Pensaría en el abuelo César, imaginaba, al que no llegué a conocer en persona, pero del que, de cuando en cuando, oía hablar en las tertulias, y de verlo en las pocas fotografías que de él había por la casa. Su imagen era la de un hombre con expresión de mal genio que miraba a la cámara bajo un acentuado entrecejo, incluida la foto de la boda, que colgaba sobre la pared encalada de la sala de estar, los dos vestidos de negro.
Mientras la abuela se ausentaba en la lejanía, yo me dejaba envolver por el viento, que resonaba en mis oídos creando aquella estampa mágica que todavía puedo evocar, si me concentro. Tras unos segundos, cuando volvía de su viaje, en ocasiones, hacía algún comentario: “Mira Conchita, allí se ve el campo del tío Tomás, mira los dos pinos a la puerta de la casa”; “y por allí se ve la carretera de Jumilla, pronto tendremos que ir a visitar a Santa Ana”.
Cuando llegábamos al santuario, la abuela se persignaba y se arrodillaba ante la Inmaculada. Yo intentaba imitar aquel ritual fervoroso del que años después me olvidaría.
Cualquier ruido, incluida nuestra respiración, resonaba como en un altavoz en el espacio vacío de la iglesia, así que procuraba estar muy calladita y moverme lo menos posible.
Aburrida, la observaba articular un supuesto rezo en el que solo movía los labios a velocidad pasmosa y del que yo solo llegaba a entender el “amén” final.
Cuando las rodillas empezaban a dormírseme, me levantaba y, casi de puntillas, me paseaba por la pequeña iglesia observando las imágenes y los cuadros de santos, ángeles y más vírgenes que la decoraban. Para el final, dejaba la capillita en la que yacía el Cristo del Sepulcro, velado por dos aturdidos y apenados ángeles que entonces se me antojaban gigantes. Aquella hermosa imagen del yacente producía en mí una mezcla de fuertes emociones encontradas.

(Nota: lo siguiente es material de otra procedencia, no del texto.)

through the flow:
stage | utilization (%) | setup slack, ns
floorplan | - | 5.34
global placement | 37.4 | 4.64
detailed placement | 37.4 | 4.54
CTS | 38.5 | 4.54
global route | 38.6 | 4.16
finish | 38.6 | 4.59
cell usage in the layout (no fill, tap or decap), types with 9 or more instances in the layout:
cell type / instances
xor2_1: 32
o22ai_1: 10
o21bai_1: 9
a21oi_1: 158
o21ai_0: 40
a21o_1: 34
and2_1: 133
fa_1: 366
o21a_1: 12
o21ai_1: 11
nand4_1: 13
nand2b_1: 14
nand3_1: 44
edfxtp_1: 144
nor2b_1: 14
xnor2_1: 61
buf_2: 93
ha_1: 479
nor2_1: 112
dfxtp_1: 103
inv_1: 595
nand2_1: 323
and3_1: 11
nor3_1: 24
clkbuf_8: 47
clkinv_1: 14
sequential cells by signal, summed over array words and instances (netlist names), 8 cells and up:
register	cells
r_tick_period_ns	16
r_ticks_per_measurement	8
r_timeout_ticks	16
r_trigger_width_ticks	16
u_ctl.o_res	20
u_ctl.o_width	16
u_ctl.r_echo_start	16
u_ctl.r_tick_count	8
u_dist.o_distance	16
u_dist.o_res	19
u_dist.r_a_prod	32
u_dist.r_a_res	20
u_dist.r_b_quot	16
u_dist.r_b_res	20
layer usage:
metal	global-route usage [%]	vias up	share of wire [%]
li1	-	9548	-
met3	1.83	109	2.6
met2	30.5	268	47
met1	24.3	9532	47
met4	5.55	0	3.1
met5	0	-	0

A la vez, sentía una especie de pánico y aprensión ante las heridas y la sangre que se extendían por todo aquel condolido cuerpo, una inmensa compasión y tristeza me hacían apiadarme de aquel hermoso hombre que tanto sufrimiento debía haber padecido. Vigilada por los seres alados, acercaba mi cara al cristal de la urna que lo protegía y lo miraba con morboso detenimiento.
“¿Duerme abuela o está muerto?”, le pregunté en cierta ocasión. “Muerto, hija, muerto”, me respondió ella, como si la misma Dolorosa fuera, pero yo prefería pensar que solo dormía. Aquel rostro privado de vida, el cuerpo pálido bajo la sangre roja y los muchísimos rasguños y heridas que llenaba toda su piel, me hacían estremecer. La cabeza ligeramente ladeada hacia la derecha. Los ojos cerrados.

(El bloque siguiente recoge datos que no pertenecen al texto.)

### src/design/frt_pkg.sv
`timescale 1ns / 1ps
package frt_pkg;

  localparam int unsigned HEADER_BYTES = 16;
  localparam logic [11:0] MAX_STRIDE_RESET = 12'd1400;
  localparam logic [31:0] EXPIRE_RESET = 32'd19200000;

  localparam logic [0:0] REG_MAX_STRIDE = 1'b0;
  localparam logic [0:0] REG_EXPIRE = 1'b1;

  localparam logic [2:0] ST_PARTIAL = 3'd0;
  localparam logic [2:0] ST_COMPLETE = 3'd1;
  localparam logic [2:0] ST_MALFORMED = 3'd2;
  localparam logic [2:0] ST_MISMATCH = 3'd3;
  localparam logic [2:0] ST_DUPLICATE = 3'd4;

  typedef struct packed {
    logic [11:0] frame_len;
    logic [31:0] source_addr;
    logic [15:0] datagram_id;
    logic [7:0]  part_index;
    logic [7:0]  part_count;
    logic [15:0] chunk_len;
    logic [15:0] stride;
    logic [47:0] now_time;
  } frag_in_t;

  typedef struct packed {
    logic [2:0]  status;
    logic [1:0]  slot;
    logic [13:0] write_offset;
    logic [11:0] copy_len;
    logic [13:0] rebuilt_len;
  } frag_out_t;

  // Controller to datapath.
  typedef struct packed {
    logic load;
    logic check;
    logic locate;
    logic update;
    logic finish;
  } frt_cmd_t;

  // Datapath to controller.
  typedef struct packed {
    logic malformed;
  } frt_stat_t;

endpackage

### src/design/frt_ctrl.sv
`timescale 1ns / 1ps
module frt_ctrl (
  input  logic              clk,
  input  logic              rst_n,
  input  logic              start,
  output logic              busy,
  input  frt_pkg::frt_stat_t stat,
  output frt_pkg::frt_cmd_t cmd
);
  import frt_pkg::*;

  localparam logic [2:0] S_IDLE   = 3'd0;
  localparam logic [2:0] S_CHECK  = 3'd1;
  localparam logic [2:0] S_LOCATE = 3'd2;
  localparam logic [2:0] S_UPDATE = 3'd3;
  localparam logic [2:0] S_FINISH = 3'd4;

  logic [2:0] state_r, state_nxt;

  always_comb begin
    state_nxt = state_r;
    cmd = '0;
    case (state_r)
      S_IDLE: begin
        cmd.load = start;
        if (start) state_nxt = S_CHECK;
      end
      S_CHECK: begin
        cmd.check = 1'b1;
        state_nxt = S_LOCATE;
      end
      S_LOCATE: begin
        // A malformed header touches no state and goes straight to the result.
        if (stat.malformed) begin
          cmd.finish = 1'b1;
          state_nxt = S_IDLE;
        end else begin
          cmd.locate = 1'b1;
          state_nxt = S_UPDATE;
        end
      end
      S_UPDATE: begin
        cmd.update = 1'b1;
        state_nxt = S_FINISH;
      end
      S_FINISH: begin
        cmd.finish = 1'b1;
        state_nxt = S_IDLE;
      end
      default: state_nxt = S_IDLE;
    endcase
  end

  assign busy = (state_r != S_IDLE);

  always_ff @(posedge clk) begin
    if (!rst_n) state_r <= S_IDLE;
    else state_r <= state_nxt;
  end
endmodule

### src/design/frt_datapath.sv
`timescale 1ns / 1ps
module frt_datapath #(
  parameter int ENTRY_COUNT = 4,
  parameter int MAX_PARTS = 4
) (
  input  logic               clk,
  input  logic               rst_n,
  input  frt_pkg::frt_cmd_t  cmd,
  output frt_pkg::frt_stat_t stat,
  input  frt_pkg::frag_in_t  in_item,
  input  logic [11:0]        max_stride,
  input  logic [31:0]        expire_ticks,
  output logic               out_valid,
  output frt_pkg::frag_out_t out_item
);
  import frt_pkg::*;

  localparam int SW = (ENTRY_COUNT > 1) ? $clog2(ENTRY_COUNT) : 1;
  localparam int PW = (MAX_PARTS > 1) ? $clog2(MAX_PARTS) : 1;
  localparam int TW = $clog2(MAX_PARTS + 1);

  frag_in_t item_r;
  logic     bad_r;

  logic             valid_r    [ENTRY_COUNT];
  logic [31:0]      src_r      [ENTRY_COUNT];
  logic [15:0]      ident_r    [ENTRY_COUNT];
  logic [MAX_PARTS-1:0] mask_r [ENTRY_COUNT];
  logic [11:0]      estride_r  [ENTRY_COUNT];
  logic [TW-1:0]    etotal_r   [ENTRY_COUNT];
  logic [47:0]      touch_r    [ENTRY_COUNT];
  logic [11:0]      plen_r     [ENTRY_COUNT][MAX_PARTS];

  logic [SW-1:0] slot_r;
  logic          fresh_r;
  logic [2:0]    status_r;
  logic [13:0]   offset_r;
  logic [13:0]   rebuilt_r;
  logic          out_valid_r;
  frag_out_t     out_r;

  // Header checks.
  logic bad_c;
  always_comb begin
    bad_c = (item_r.part_count == 8'd0) || (item_r.part_index >= item_r.part_count) ||
            ({24'd0, item_r.part_count} > 32'(MAX_PARTS)) ||
            (item_r.stride == 16'd0) || (item_r.stride > {4'd0, max_stride}) ||
            (item_r.chunk_len > item_r.stride) ||
            ({5'd0, item_r.frame_len} < (17'(item_r.chunk_len) + 17'(HEADER_BYTES)));
  end
  assign stat.malformed = bad_r;

  // Expiry, match and victim choice over the live entries.
  logic [ENTRY_COUNT-1:0] live_c;
  logic          hit_c;
  logic [SW-1:0] hit_idx_c, pick_c;
  logic          free_found_c;
  logic [47:0]   oldest_c;
  logic [47:0]   age_c [ENTRY_COUNT];
  always_comb begin
    hit_c = 1'b0;
    hit_idx_c = '0;
    pick_c = '0;
    free_found_c = 1'b0;
    oldest_c = touch_r[0];
    for (int i = 0; i < ENTRY_COUNT; i++) begin
      age_c[i] = item_r.now_time - touch_r[i];
      live_c[i] = valid_r[i] && !((item_r.now_time > touch_r[i]) &&
                  (age_c[i] > {16'd0, expire_ticks}));
    end
    for (int i = ENTRY_COUNT - 1; i >= 0; i--) begin
      if (live_c[i] && src_r[i] == item_r.source_addr &&
          ident_r[i] == item_r.datagram_id) begin
        hit_c = 1'b1;
        hit_idx_c = SW'(i);
      end
    end
    for (int i = 0; i < ENTRY_COUNT; i++) begin
      if (!free_found_c) begin
        if (!live_c[i]) begin
          pick_c = SW'(i);
          free_found_c = 1'b1;
        end else if (touch_r[i] < oldest_c) begin
          oldest_c = touch_r[i];
          pick_c = SW'(i);
        end
      end
    end
  end

  // Update step on the chosen slot.
  logic [MAX_PARTS-1:0] mask_c, bit_c, want_c, newmask_c;
  logic [11:0]   est_c;
  logic [TW-1:0] etot_c;
  logic [PW-1:0] pidx_c, lastidx_c;
  logic [11:0]   lastlen_c;
  logic          mism_c, dup_c, done_c;
  logic [TW-1:0] tot_c;
  always_comb begin
    pidx_c = item_r.part_index[PW-1:0];
    tot_c = item_r.part_count[TW-1:0];
    mask_c = fresh_r ? '0 : mask_r[slot_r];
    est_c = estride_r[slot_r];
    etot_c = etotal_r[slot_r];
    bit_c = '0;
    bit_c[pidx_c] = 1'b1;
    want_c = '0;
    for (int p = 0; p < MAX_PARTS; p++) want_c[p] = (32'(p) < 32'(tot_c));
    mism_c = (mask_c != '0) && (({4'd0, est_c} != item_r.stride) || (etot_c != tot_c));
    dup_c = (mask_c & bit_c) != '0;
    newmask_c = mask_c | bit_c;
    done_c = (newmask_c == want_c);
    lastidx_c = PW'(tot_c - TW'(1));
    lastlen_c = (lastidx_c == pidx_c) ? item_r.chunk_len[11:0] : plen_r[slot_r][lastidx_c];
  end

  logic [13:0] offset_c, base_c;
  assign offset_c = 14'(item_r.part_index * item_r.stride);
  assign base_c = 14'(14'(tot_c - TW'(1)) * item_r.stride[13:0]);

  always_ff @(posedge clk) begin
    if (cmd.load) item_r <= in_item;
    if (cmd.check) bad_r <= bad_c;
    if (cmd.locate) begin
      slot_r <= hit_c ? hit_idx_c : pick_c;
      fresh_r <= !hit_c;
    end
    if (cmd.update) begin
      offset_r <= offset_c;
      rebuilt_r <= 14'(base_c + 14'(lastlen_c));
      status_r <= mism_c ? ST_MISMATCH : dup_c ? ST_DUPLICATE :
                  done_c ? ST_COMPLETE : ST_PARTIAL;
    end
    if (cmd.finish) begin
      if (bad_r) begin
        out_r <= '{status: ST_MALFORMED, slot: 2'd0, write_offset: 14'd0,
                   copy_len: 12'd0, rebuilt_len: 14'd0};
      end else begin
        out_r.status <= status_r;
        out_r.slot <= 2'(slot_r);
        out_r.write_offset <= (status_r <= ST_COMPLETE) ? offset_r : 14'd0;
        out_r.copy_len <= (status_r <= ST_COMPLETE) ? item_r.chunk_len[11:0] : 12'd0;
        out_r.rebuilt_len <= (status_r == ST_COMPLETE) ? rebuilt_r : 14'd0;
      end
    end
  end

  // Table state; expiry and claim are committed in the locate step.
  always_ff @(posedge clk) begin
    if (!rst_n) begin
      for (int i = 0; i < ENTRY_COUNT; i++) begin
        valid_r[i] <= 1'b0;
        mask_r[i] <= '0;
        estride_r[i] <= '0;
        etotal_r[i] <= '0;
        touch_r[i] <= '0;
      end
      out_valid_r <= 1'b0;
    end else begin
      out_valid_r <= cmd.finish;
      if (cmd.locate) begin
        for (int i = 0; i < ENTRY_COUNT; i++)
          valid_r[i] <= live_c[i] || (!hit_c && (pick_c == SW'(i)));
        if (!hit_c) begin
          src_r[pick_c] <= item_r.source_addr;
          ident_r[pick_c] <= item_r.datagram_id;
          mask_r[pick_c] <= '0;
          estride_r[pick_c] <= '0;
          etotal_r[pick_c] <= '0;
          touch_r[pick_c] <= item_r.now_time;
        end
      end
      if (cmd.update && !mism_c && !dup_c) begin
        if (mask_c == '0) begin
          estride_r[slot_r] <= item_r.stride[11:0];
          etotal_r[slot_r] <= tot_c;
        end
        mask_r[slot_r] <= newmask_c;
        touch_r[slot_r] <= item_r.now_time;
        plen_r[slot_r][pidx_c] <= item_r.chunk_len[11:0];
        if (done_c) valid_r[slot_r] <= 1'b0;
      end
    end
  end

  assign out_valid = out_valid_r;
  assign out_item = out_r;
endmodule

### src/design/fragment_reassembly_tracker.sv
`timescale 1ns / 1ps
// The result is registered: out_valid rises after the finish step, which follows the check,
// locate and update steps for a well-formed header and the check step for a malformed one.
// One header at a time: a new header is taken only while the controller is idle, and the
// steps run over the register-based entry table; busy is high while a header is in work.
// Reset (rst_n low, synchronous) empties the table and loads the default stride and timeout.
// The result strobe lasts one cycle; the receiver cannot stall it.
module fragment_reassembly_tracker #(
  parameter int ENTRY_COUNT = 4,
  parameter int MAX_PARTS = 4
) (
  input  logic               clk,
  input  logic               rst_n,
  input  logic               start,
  output logic               busy,
  input  frt_pkg::frag_in_t  in_item,
  output logic               out_valid,
  output frt_pkg::frag_out_t out_item,
  input  logic               cfg_valid,
  output logic               cfg_ready,
  input  logic [0:0]         cfg_index,
  input  logic [31:0]        cfg_data
);
  import frt_pkg::*;

  logic [11:0] max_stride_r;
  logic [31:0] expire_r;
  frt_cmd_t  cmd;
  frt_stat_t stat;

  assign cfg_ready = 1'b1;

  always_ff @(posedge clk) begin
    if (!rst_n) begin
      max_stride_r <= MAX_STRIDE_RESET;
      expire_r <= EXPIRE_RESET;
    end else if (cfg_valid && cfg_ready) begin
      case (cfg_index)
        REG_MAX_STRIDE: max_stride_r <= cfg_data[11:0];
        REG_EXPIRE: expire_r <= cfg_data;
        default: ;
      endcase
    end
  end

  frt_ctrl u_ctrl (
    .clk(clk), .rst_n(rst_n), .start(start), .busy(busy), .stat(stat), .cmd(cmd)
  );

  frt_datapath #(.ENTRY_COUNT(ENTRY_COUNT), .MAX_PARTS(MAX_PARTS)) u_dp (
    .clk(clk), .rst_n(rst_n), .cmd(cmd), .stat(stat), .in_item(in_item),
    .max_stride(max_stride_r), .expire_ticks(expire_r),
    .out_valid(out_valid), .out_item(out_item)
  );

  a_one_beat: assert property (@(posedge clk) disable iff (!rst_n)
    out_valid |=> !out_valid) else $error("result strobe longer than one cycle");
  a_done_idle: assert property (@(posedge clk) disable iff (!rst_n)
    out_valid |-> !busy) else $error("result while busy");
  a_status_range: assert property (@(posedge clk) disable iff (!rst_n)
    out_valid |-> (out_item.status <= ST_DUPLICATE)) else $error("bad status code");
endmodule

### config.mk
export PLATFORM = sky130hd
export DESIGN_NAME = fragment_reassembly_tracker
export DESIGN_NICKNAME = d
export VERILOG_FILES = /design/src/design/frt_pkg.sv /design/src/design/frt_ctrl.sv /design/src/design/frt_datapath.sv /design/src/design/fragment_reassembly_tracker.sv
export SDC_FILE = /design/constraint.sdc
export NUM_CORES = 2
export LEC_CHECK = 0
export ABC_AREA = 1
export BUFFER_PORTS_ARGS = -buffer_cell sky130_fd_sc_hd__buf_2
export CORE_AREA = 5 5 349 351
export CTS_CLUSTER_SIZE = 24
export DETAILED_ROUTE_END_ITERATION = 8
export DIE_AREA = 0 0 354 356
export GPL_TIMING_DRIVEN = 0
export PLACE_DENSITY = 0.79
export SLEW_MARGIN = 25
export SYNTH_ARGS = -nofsm -noshare
export SYNTH_HDL_FRONTEND = slang
export SYNTH_SLANG_ARGS = --single-unit
export TNS_END_PERCENT = 1
### constraint.sdc
create_clock -name clk -period 14.2 [get_ports clk]
set_input_delay 2.13 -clock clk [delete_from_list [all_inputs] [get_ports clk]]
set_output_delay 2.13 -clock clk [all_outputs]
set_load 0.05 [all_outputs]
Word level (Yosys, flattened, before mapping)
Memories as Yosys holds them, arrays and structs flattened. A register that Yosys moved wholly into a read port is not among the register bits. Cells that the tools add are included.

RAM bits: 656. Input bits: 193. Register bits after elaboration: 284. Memories kept: 8. Logic and storage cells: 268. ROM bits: 0. Output and inout port bits: 48. Latch bits: 0.

Eq/ne operators: 21. Muxes and demuxes: 105. Order comparisons: 26. Add/sub/neg operators: 8. Multiply operators: 2. Bitwise gates (word level): 11. Reduce and logical (&&, ||, !) cells: 64. Shifts and indexed selects: 0. Div/mod/pow operators: 0.

Memory list: u_dp.plen_r (depth 4, width 48, read ports 1, clocked after Yosys merged registers in 1, wr ports 1, RTL line frt_datapath.sv:32) `logic [11:0] plen_r [ENTRY_COUNT][MAX_PARTS];`; u_dp.touch_r (depth 4, width 48, read ports 4, clocked after Yosys merged registers in 0, wr ports 4, RTL line frt_datapath.sv:31) `logic [47:0] touch_r [ENTRY_COUNT];`; u_dp.src_r (depth 4, width 32, read ports 4, clocked after Yosys merged registers in 0, wr ports 1, RTL line frt_datapath.sv:26) `logic [31:0] src_r [ENTRY_COUNT];`; u_dp.ident_r (depth 4, width 16, read ports 4, clocked after Yosys merged registers in 0, wr ports 1, RTL line frt_datapath.sv:27) `logic [15:0] ident_r [ENTRY_COUNT];`; u_dp.estride_r (depth 4, width 12, read ports 1, clocked after Yosys merged registers in 1, wr ports 4, RTL line frt_datapath.sv:29) `logic [11:0] estride_r [ENTRY_COUNT];`; u_dp.mask_r (depth 4, width 4, read ports 1, clocked after Yosys merged registers in 1, wr ports 4, RTL line frt_datapath.sv:28) `logic [MAX_PARTS-1:0] mask_r [ENTRY_COUNT];`; +2 memories.

Operator list (number): $mux W48 (9); $gt A48 B32 Y1 (4); $gt A48 B48 Y1 (4); $sub A48 B48 Y48 (4); $lt A48 B48 Y1 (3); $eq A32 B32 Y1 (4); $reduce_or A48 Y1 (2); $mux W12 (6); $eq A16 B16 Y1 (4); $mux W2 (27); $mux W1 (51); $logic_and A1 B1 Y1 (25); $bmux W12 S2 (1); $demux W12 S2 (1); $reduce_or A12 Y1 (2); $add A16 B5 Y17 const B (1); $lt A12 B17 Y1 (1); $gt A16 B12 Y1 (1); $gt A16 B16 Y1 (1); $logic_not A16 Y1 (1); $mul A8 B16 Y14 (1); $ne A12 B16 Y1 (1); $add A14 B12 Y14 (1); $mul A14 B14 Y14 (1); other kinds (43) (81).

Depth between registers and ports, before layout
An unclocked memory read counts as a cell.

Word-level depth: 21. Depth in mapped cells: 69. Mapped depth without buffers: 64.

Hierarchy
From an unflattened synthesis, not the netlist that was laid out.

Cell total of the unflattened synthesis: 6903. Area, all modules: 61627.9 um^2.

By module, submodules not included: frt_datapath (area an instance 59858.7 um^2, cells an instance 6669, sequential area each 26805.7 um^2, instances 1); fragment_reassembly_tracker (area an instance 1601.5 um^2, cells an instance 209, sequential area each 880.8 um^2, instances 1); frt_ctrl (area an instance 167.7 um^2, cells an instance 25, sequential area each 60.1 um^2, instances 1).

Worst setup path after synthesis
OpenSTA, ideal clock, no wires.

Path kind: reg2reg. Start point: register u_dp.item_r[0] (netlist name). End point: memory u_dp.ident_r[3][0], enable pin. Stages on the path, launching flop included: 60. Setup time: 0.513 ns. Arrival time: 11.051 ns. Period minus slack after synthesis: 11.564 ns. Data required time: 13.687 ns. Buffers on the path: 4. Slack: 2.636 ns. Path through: edfxtp_1 > inv_1 > ha_1 > inv_1 > fa_1 > nand2_1 > clkinv_1 > nand2_1 > nand2_2 > a21oi_2 > o21ai_1 > a21oi_1 > xnor2_1 > ha_1 > nand2_1 > nor2_1 > nand3_1 > nor4_1 > [... 24 more ...] > clkbuf_1 > buf_1 > nand2_1 > o21ai_0 > ha_1 > a21oi_1 > nor2_1 > a211oi_1 > o221ai_1 > nand2_1 > o2111ai_1 > a221oi_1 > nand2_2 > nand2_2 > nand2_2 > nand2_1 > inv_1 > nor3_1.

Longest elaborated chain between the ends: 15. Elaborated cells on any way between the ends: 60. Classes of those cells: add/sub (4); order compare (10); mux (26); reduce/logical (20).

RTL lines: start, declared (RTL line frt_datapath.sv:22) `frag_in_t item_r;`; start signal, assigned (RTL line frt_datapath.sv:122) `if (cmd.load) item_r <= in_item;`; $sub A48 B48 Y48 (RTL line frt_datapath.sv:67) `age_c[i] = item_r.now_time - touch_r[i];`; $gt A48 B32 Y1 (RTL line frt_datapath.sv:69) `(age_c[i] > {16'd0, expire_ticks}));`; $logic_and A1 B1 Y1 (RTL line frt_datapath.sv:68) `live_c[i] = valid_r[i] && !((item_r.now_time > touch_r[i]) &&`; $logic_not A1 Y1 (RTL line frt_datapath.sv:68); $logic_and A1 B1 Y1 (RTL line frt_datapath.sv:68); $mux W48 / $logic_and A1 B1 Y1 (equally long branches) (RTL line frt_datapath.sv:80, frt_datapath.sv:72); $mux W48 / $logic_and A1 B1 Y1 (equally long branches) (RTL line frt_datapath.sv:79, frt_datapath.sv:72); $lt A48 B48 Y1 / $mux W1 (equally long branches) (RTL line frt_datapath.sv:83, frt_datapath.sv:72); $mux W48 / $mux W1 (equally long branches) (RTL line frt_datapath.sv:83, frt_datapath.sv:72); $mux W48 / $mux W1 (equally long branches) (RTL line frt_datapath.sv:80, frt_datapath.sv:72); $mux W48 / $mux W1 (equally long branches) (RTL line frt_datapath.sv:79, frt_datapath.sv:72); $lt A48 B48 Y1 / $mux W1 (equally long branches) (RTL line frt_datapath.sv:83, frt_datapath.sv:164); $mux W2 / $mux W1 (equally long branches) (RTL line frt_datapath.sv:83, frt_datapath.sv:161); $mux W2 / $mux W1 (equally long branches) (RTL line frt_datapath.sv:80, frt_datapath.sv:150); $mux W2 / $mux W1 (equally long branches) (RTL line frt_datapath.sv:79, frt_datapath.sv:166); end, declared (RTL line frt_datapath.sv:27).

Parallel ways exist; a longest one is shown, timed or not.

La boca entreabierta dejaba ver sus dientes perfectos. Las costillas señaladas bajo la piel, efecto de su extrema delgadez, la mano izquierda sobre el vientre, con el agujereo sangrante que había dejado el clavo con el que fue clavado en la cruz. Llamaba la atención la herida sangrante del costado que la abuela me contó que un soldado romano le infringió con su lanza para asegurarse de que estaba ya muerto. Eran tantas las manifestaciones de sufrimiento intenso y cruel que alguna vez creo que lloré.

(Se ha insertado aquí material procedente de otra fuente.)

## src/rtl/mfp_pkg.sv

```systemverilog
// ----------------------------------------------------------------------------
// mfp_pkg: shared types and constants
// Holds the law codes, field widths, register indexes and the struct types
// that pass between the front and back parts of the motion profile block.
// ----------------------------------------------------------------------------
package mfp_pkg;

	localparam int FRAC_BITS_DEF = 16;
	localparam int POS_W = 32;
	localparam int FREQ_W = 32;
	localparam int LAW_W = 3;
	localparam int RANGE_W = 31;
	localparam int DIFF_W = 33;
	localparam int QDEPTH = 4;

	typedef enum logic [LAW_W-1:0] {
		LAW_IDLE = 3'd0,
		LAW_FLAT = 3'd1,
		LAW_POW2 = 3'd2,
		LAW_POW4 = 3'd3,
		LAW_POW8 = 3'd4,
		LAW_QUARTER = 3'd5
	} law_t;

	localparam logic [2:0] REG_MAIN_FREQ = 3'd0;
	localparam logic [2:0] REG_START = 3'd1;
	localparam logic [2:0] REG_STOP = 3'd2;
	localparam logic [2:0] REG_DIR = 3'd3;
	localparam logic [2:0] REG_ACCEL = 3'd4;
	localparam logic [2:0] REG_DECEL = 3'd5;
	localparam logic [2:0] REG_MIN_RANGE = 3'd6;

	// Settings that both parts read.
	typedef struct packed {
		logic [FREQ_W-1:0] main_frequency;
		logic signed [POS_W-1:0] start_position;
		logic signed [POS_W-1:0] stop_position;
		logic move_direction;
		law_t accel_law;
		law_t decel_law;
		logic [RANGE_W-1:0] min_range;
	} cfg_t;

	// Classified sample handed from front to back.
	typedef struct packed {
		logic [DIFF_W-2:0] abs_d;
		logic [DIFF_W-2:0] abs_r;
		logic zero_x;
		logic full_x;
		logic creep;
	} cls_t;

	function automatic law_t sat_law(input logic [LAW_W-1:0] v);
		law_t l;
		if (v > LAW_QUARTER) begin
			l = LAW_QUARTER;
		end else begin
			l = law_t'(v);
		end
		return l;
	endfunction

endpackage

```

## src/rtl/mfp_front.sv

```systemverilog
// ----------------------------------------------------------------------------
// mfp_front: sample classifier
// Registers each accepted sample, forms the travel and range magnitudes and
// flags the cases that need no division.
// ----------------------------------------------------------------------------
module mfp_front (
	input logic clk,
	input logic arst_n,
	input mfp_pkg::cfg_t cfg,
	input logic in_valid,
	output logic in_ready,
	input logic signed [mfp_pkg::POS_W-1:0] in_pos,
	output logic out_valid,
	input logic out_ready,
	output mfp_pkg::cls_t out_cls
);
	import mfp_pkg::*;

	logic signed [DIFF_W-1:0] d, r;
	logic [DIFF_W-2:0] ad, ar;
	cls_t cls;

	always_comb begin
		d = DIFF_W'(in_pos) - DIFF_W'(cfg.start_position);
		r = DIFF_W'(cfg.stop_position) - DIFF_W'(cfg.start_position);
		ad = d[DIFF_W-1] ? (DIFF_W-1)'(-d) : d[DIFF_W-2:0];
		ar = r[DIFF_W-1] ? (DIFF_W-1)'(-r) : r[DIFF_W-2:0];
		cls.abs_d = ad;
		cls.abs_r = ar;
		cls.creep = ar < (DIFF_W-1)'(cfg.min_range);
		cls.full_x = 1'b0;
		cls.zero_x = 1'b0;
		if (r == '0) begin
			cls.full_x = !d[DIFF_W-1];
			cls.zero_x = d[DIFF_W-1];
		end else if (d == '0 || (d[DIFF_W-1] != r[DIFF_W-1])) begin
			cls.zero_x = 1'b1;
		end else if (ad >= ar) begin
			cls.full_x = 1'b1;
		end
	end

	assign in_ready = !out_valid || out_ready;

	always_ff @(posedge clk or negedge arst_n) begin
		if (!arst_n) begin
			out_valid <= 1'b0;
		end else if (in_ready) begin
			out_valid <= in_valid;
		end
	end

	always_ff @(posedge clk) begin
		if (in_ready && in_valid) begin
			out_cls <= cls;
		end
	end
endmodule

```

Después reconocía aquel cristo yacente en las procesiones de Semana Santa, siempre al final, seguido de una banda de música y de todas las autoridades pero, en esas ocasiones, aparecía su cuerpo cubierto.
Ahora que mientras escribo, las calles se llenan de procesiones de nazarenos y de hermosos pasos e imágenes que reproducen la Pasión de cristo, me ha venido a la memoria aquella primera experiencia con esta parte de la historia que tanto ha influido en nuestra cultura y en nuestra configuración como seres humanos, y llego a la conclusión de que quizá el cristianismo se ha recreado demasiado en el dolor y el sufrimiento.